El Boletín Oficial del Estado ya ha publicado el decreto que regula el nuevo Bono Joven de Alquiler que pretende facilitar el acceso a la vivienda a personas de entre 18 y 35 años a través de una ayuda económica de un máximo de 250 euros al mes durante dos años.

Entre los requisitos para poder acceder a esta ayuda se estipula que los beneficiarios no podrán tener rentas superiores a 23.725,8 euros al año y que el precio máximo del alquiler sea de 600 euros -300 por habitación en caso de pisos compartidos-.

El Gobierno calcula que su medida estrella pueda beneficiar a 70.000 personas, pero, ¿cómo afecta a nivel impositivo esta ayuda al alquiler?

Carlos Cruzado, presidente del Sindicato de Técnicos del Ministerio de Hacienda (Gestha), ha explicado a laSexta que "cualquier subvención o ayuda pública, salvo que esté exenta en la ley que la establece, se considera un incremento de patrimonio y, como tal, tributa en la escala general de la renta". Y el Bono Joven se tendrá que tributar, tal y como se desprende del decreto del Consejo de Ministros.

A pesar de que tendrá que ser declarado, ocurre que esta ayuda va destinada a personas con una renta de menos de 23.725 euros, por lo que "habrá jóvenes que pueden recibir el bono y por su renta no estarían obligados a declarar". Esto se debe a que las rentas de menos de 22.000 euros con un solo pagador no están obligadas a presentar la declaración.

Aquí es donde viene la letra pequeña: cuando un joven cobre durante más de cuatro meses esta ayuda "va a tener la obligación de declarar" ya que habrá recibido un incremento de patrimonio de más de 1.000 euros. Ojo, porque la obligación de hacer la declaración de la renta no significa que vayan a pagar, algo que dependerá de las rentas de cada persona.

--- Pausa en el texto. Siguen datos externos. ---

==> yarrow: inputs <==
// microprocessor
module microprocessor #(parameter N = 8, ROM_addressBits = 6, RF_addressBits = 3) (
  input  logic                           clk             ,
  input  logic                           rst_n           ,
  input  logic [ 3+2*(RF_addressBits):0] ROM_data        ,
  input  logic [                  N-1:0] SRAM_data       ,
  output logic                           overflowPC      ,
  output logic                           ROM_readEnable  ,
  output logic                           SRAM_readEnable ,
  output logic                           SRAM_writeEnable,
  output logic [    ROM_addressBits-1:0] ROM_address     ,
  output logic [(2**RF_addressBits)-1:0] SRAM_address    ,
  output logic [                  N-1:0] SRAM_data_in
);
  logic RF_selectDestA, RF_selectDestB, RF_writeEnable;
  logic [1:0] RF_selectSource;
  logic [RF_addressBits-1:0] RF_writeAddress, RF_readAddressA, RF_readAddressB;
  logic [N-1:0] RF_AluRes, RF_Im, RF_destAluA, RF_destAluB;
  RF #(.N(N), .addressBits(RF_addressBits)) rf (
    clk,
    rst_n,
    RF_selectDestA,
    RF_selectDestB,
    RF_selectSource,
    RF_writeAddress,
    RF_writeEnable,
    RF_readAddressA,
    RF_readAddressB,
    RF_AluRes, SRAM_data, RF_Im,
    RF_destAluA, SRAM_data_in, RF_destAluB, SRAM_address);
  logic ALU_rst, ALU_en;
  logic [2:0] ALU_OP, ALU_ONZ;
  ALU #(N) alu (
    clk,
    rst_n,
    ALU_rst,
    ALU_en,
    ALU_OP,
    RF_destAluA,
    RF_destAluB,
    ALU_ONZ,
    RF_AluRes
  );
  FSM #(.N(N), .M(RF_addressBits), .P(ROM_addressBits)) fsm (
    clk,
    rst_n,
    overflowPC,
    RF_selectSource,
    RF_writeAddress,
    RF_writeEnable,
    RF_readAddressA,
    RF_readAddressB,
    RF_selectDestA,
    RF_selectDestB,
    RF_Im,
    ALU_OP,
    ALU_rst,
    ALU_ONZ,
    ALU_en,
    ROM_data,
    ROM_readEnable,
    ROM_address,
    SRAM_readEnable,
    SRAM_writeEnable
  );
endmodule
make LEC_CHECK=0 ABC_AREA=1 CAP_MARGIN=20 CORE_ASPECT_RATIO=0.5 CORE_MARGIN=2 CORE_UTILIZATION=62 CTS_CLUSTER_DIAMETER=234 CTS_CLUSTER_SIZE=99 SLEW_MARGIN=20 finish   # period 3.25 ns
run.sh (not shown) runs the stock make flow with config.mk's settings and CLKGATE_MAP_FILE=.
==> lagoon: changes against yarrow <==
- ABC_AREA: 1 -> not set
- CORE_ASPECT_RATIO: 0.5 -> not set
- CORE_UTILIZATION: 62 -> 40
- CTS_CLUSTER_DIAMETER: 234 -> not set
- CTS_CLUSTER_SIZE: 99 -> not set
==> flow/constraint.sdc (replaced) <==
create_clock -name core_clock -period 6.0 [get_ports {clk}]
set_input_delay 1.2000 -clock core_clock [delete_from_list [all_inputs] [get_ports {clk}]]
set_output_delay 1.2000 -clock core_clock [all_outputs]
set_load 0.01 [all_outputs]
==> xenon: changes against yarrow <==
- ABC_AREA: 1 -> not set
- CORE_ASPECT_RATIO: 0.5 -> not set
- CORE_UTILIZATION: 62 -> 51
- CTS_CLUSTER_DIAMETER: 234 -> 252
==> flow/constraint.sdc (replaced) <==
create_clock -name core_clock -period 3.17 [get_ports {clk}]
set_input_delay 0.6340 -clock core_clock [delete_from_list [all_inputs] [get_ports {clk}]]
set_output_delay 0.6340 -clock core_clock [all_outputs]
set_load 0.01 [all_outputs]
==> summary.log <==
[global_routing] grt met3 use 3.03%
[yosys] most frequent cells after synthesis 154 x sky130_fd_sc_hd__nand2_1, 115 x sky130_fd_sc_hd__a21oi_1, 112 x sky130_fd_sc_hd__o21ai_0, 96 x sky130_fd_sc_hd__nor2_1, 90 x sky130_fd_sc_hd__dfrtp_1
[run_status] run status complete, no violations
[yosys] Top cells by area sky130_fd_sc_hd__dfrtp_1 26%, sky130_fd_sc_hd__ha_1 7.8%, sky130_fd_sc_hd__nand2_1 6.8%, sky130_fd_sc_hd__a21oi_1 6.7%, sky130_fd_sc_hd__o21ai_0 6.6%
[yosys] share of the synthesized netlist area taken by xor and xnor gates 3.69%
The numbers above come from lagoon.

==> summary.log <==
[run_status] run status aborted with a tool error
[run_status] last stage reached global routing
[run_status] Error [ERROR GRT-0232] Routing congestion too high. Check the congestion heatmap in the GUI.
[yosys] most frequent cells after synthesis 277 x sky130_fd_sc_hd__nand2_1, 183 x sky130_fd_sc_hd__inv_1, 139 x sky130_fd_sc_hd__nor2_1, 90 x sky130_fd_sc_hd__dfrtp_1, 82 x sky130_fd_sc_hd__a21oi_1
The numbers above come from yarrow.

==> summary.log <==
[sta] total setup violations reported at the end of the flow 27
[sta] final worst slack -1.14 ns
[global_routing] grt met3 use 5.06%
[run_status] run status failed layout checks
[run_status] checks that blocked a clean result negative setup slack
The numbers above come from xenon.


* * *

==> juniper <==
Starting RTL as in the previous note.
Settings: LEC_CHECK=0, CAP_MARGIN=35, CELL_PAD_IN_SITES_DETAIL_PLACEMENT=2, CORE_MARGIN=2, CORE_UTILIZATION=40, CTS_CLUSTER_DIAMETER=391, HOLD_SLACK_MARGIN=0.24, SETUP_SLACK_MARGIN=0.8, SLEW_MARGIN=20; clock period 6.0 ns.
==> inputs of delta, as changes to juniper <==
--- a/flow/config.mk
+++ b/flow/config.mk
@@ -7,7 +7,11 @@
 export LEC_CHECK = 0
-export CAP_MARGIN = 35
+export CAP_MARGIN = 0
 export CELL_PAD_IN_SITES_DETAIL_PLACEMENT = 2
-export CORE_MARGIN = 2
+export CELL_PAD_IN_SITES_GLOBAL_PLACEMENT = 2
+export CORE_ASPECT_RATIO = 0.8
+export CORE_MARGIN = 7
 export CORE_UTILIZATION = 40
-export CTS_CLUSTER_DIAMETER = 391
+export CTS_CLUSTER_DIAMETER = 31
+export CTS_CLUSTER_SIZE = 97
+export GPL_TIMING_DRIVEN = 0
 export HOLD_SLACK_MARGIN = 0.24
==> inputs of nickel, as changes to juniper <==
==> flow/config.mk (replaced) <==
export PLATFORM = sky130hd
export DESIGN_NAME = microprocessor
export DESIGN_NICKNAME = microprocessor
export VERILOG_FILES = /design/flow/design.v
export SDC_FILE = /design/flow/constraint.sdc
export NUM_CORES = 4
export LEC_CHECK = 0
export CAP_MARGIN = 20
export CORE_MARGIN = 2
export CORE_UTILIZATION = 70
export SLEW_MARGIN = 20
==> flow/constraint.sdc (replaced) <==
create_clock -name core_clock -period 5.15 [get_ports {clk}]
set_input_delay 1.0300 -clock core_clock [delete_from_list [all_inputs] [get_ports {clk}]]
set_output_delay 1.0300 -clock core_clock [all_outputs]
set_load 0.01 [all_outputs]
==> inputs of onyx, as changes to juniper <==
==> flow/config.mk (replaced) <==
export PLATFORM = sky130hd
export DESIGN_NAME = microprocessor
export DESIGN_NICKNAME = microprocessor
export VERILOG_FILES = /design/flow/design.v
export SDC_FILE = /design/flow/constraint.sdc
export NUM_CORES = 4
export LEC_CHECK = 0
export CAP_MARGIN = 20
export CELL_PAD_IN_SITES_DETAIL_PLACEMENT = 1
export CORE_ASPECT_RATIO = 1.28
export CORE_MARGIN = 8
export CORE_UTILIZATION = 49
export CTS_CLUSTER_DIAMETER = 372
export CTS_CLUSTER_SIZE = 94
export HOLD_SLACK_MARGIN = -0.09
export PLACE_DENSITY_LB_ADDON = 0.12
export SLEW_MARGIN = 20
export TNS_END_PERCENT = 15
==> results <==
delta produced a clean layout. nickel produced a clean layout. juniper finished with negative setup slack left. onyx went through all stages and came out clean. Between nickel and onyx, the lower register-to-register slack is in nickel (gap 0.66 ns). Clock power, highest first: juniper, nickel, delta, onyx. In sequential power, onyx and delta hardly differ. The lowest clock skew belongs to nickel, the highest to juniper. In delta the critical path depth is lower than in nickel, by 1.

Según los cálculos de Gestha, "más del 60% de los potenciales perceptores" de este bono no van a tener ningún coste, aunque el 38% restante sí verá afectada su declaración a la hora de devolver. Ejemplificándolo en un caso práctico: alguien que tuviera 21.600 euros de renta le supondría 780 euros más que pagar en su declaración.